Carter is an influencer who is grieving the loss of his sister Lauren, who was murdered while the two were filming a video for social media. While he is trying to regain a sense of normality Carter is kidnapped along with nine other influencers and imprisoned. They are all told that they must compete with one another to gain viewers: the one with the fewest views per round will be killed.

==Production==
Plans to create Skillhouse were first announced in 2022. Deadline reported that it was intended to be the first in a franchise starring Bryce Hall. News outlets reported that Curtis "50 Cent" Jackson was brought in as a producer through his company G-Unit Films and Television Inc., alongside Alex Baskin, Lifeboat Productions’ Amy Kim and Jaime Burke, and Ryan Kavanaugh’s Proxima Studios. Steve Johnson was brought on to provide special effects. Josh Stolberg was brought on to direct and later claimed that Johnson's special effects caused a camera operator to faint.

===Filming===
The film was shot in 2022 at the Sway House mansion in Bel‑Air, Los Angeles.

==Lawsuit==
In April 2025, Curtis Jackson filed a lawsuit against Ryan Kavanaugh and GenTV, seeking to block the platform from streaming Skillhouse.
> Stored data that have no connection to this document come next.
[src/rtl/mode_sched_pkg.sv]
// mode_sched_pkg: shared types, defaults and the round-robin helper
// used by the run-engine scheduler and its arbiter.
package mode_sched_pkg;

    // Sequencer states of the shared run engine.
    typedef enum logic [1:0] {
        IDLE = 2'd0,
        RUN  = 2'd1,
        LAST = 2'd2
    } state_t;

    // Default number of requesters and run-length/counter width.
    localparam int DEF_NREQ = 4;
    localparam int DEF_CNTW = 4;

    // Index reached by stepping 'offset' places past 'base' in a ring of n.
    function automatic int rr_index(input int base, input int offset, input int n);
        return (base + offset) % n;
    endfunction

endpackage

[src/rtl/mode_sched_rr_arb.sv]
// rr_arb: purely combinational round-robin arbiter. The search starts
// one place after 'ptr' and wraps, so the last winner has lowest priority.
module rr_arb
    import mode_sched_pkg::*;
#(
    parameter int NREQ = DEF_NREQ,
    localparam int IDXW = $clog2(NREQ)
) (
    input  logic [NREQ-1:0] req,
    input  logic [IDXW-1:0] ptr,
    output logic [NREQ-1:0] win_oh,
    output logic [IDXW-1:0] win_idx,
    output logic            any
);

    logic            found;
    logic [IDXW-1:0] idx;

    // Walk the ring from ptr+1 and keep the first active request.
    always_comb begin
        win_oh  = '0;
        win_idx = '0;
        found   = 1'b0;
        idx     = '0;
        for (int k = 1; k <= NREQ; k++) begin
            idx = IDXW'(rr_index(int'(ptr), k, NREQ));
            if (!found && req[idx]) begin
                found       = 1'b1;
                win_oh[idx] = 1'b1;
                win_idx     = idx;
            end
        end
    end

    assign any = |req;

endmodule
In his suit, Jackson stated that he was not paid and had not signed a deal to use his image and name, meaning Kavanaugh was engaging in trademark infringement, false advertising, and unfair competition. Jackson was seeking a block of the film’s release and $5 million in damages.

Jackson requested a preliminary injunction to block the film's release but was unsuccessful, as a federal judge did not feel that Jackson had met the required legal standards of establishing that the film would successfully cause irreparable harm.

==Release==
Film rights to Skillhouse were acquired by Red Sea Media. The film was premiered at Sundance Film Festival on January 24, 2025, and had a limited theatrical release via Fathom Entertainment on July 11, 2025.

== Reception ==
Critical reception for Skillhouse has been negative. Bloody Disgusting's Matt Donato panned Skillhouse, criticizing its characters as unlikeable and giving viewers "no reason to care about any of the contestants". He further noted that the film was "the MadTV to Deadstreams Saturday Night Live in terms of quality, but even that’s giving too much credit" and that it contributed to "the misconception that horror cinema is only senseless blood and guts." Jeff Ewing of Collider was also critical, stating that the cinematography was flat, that the actors lacked performative skill, that the film lacked good suspense, and that while the film had well-executed gore, that it did not follow the in-universe rules and "muddles its premise".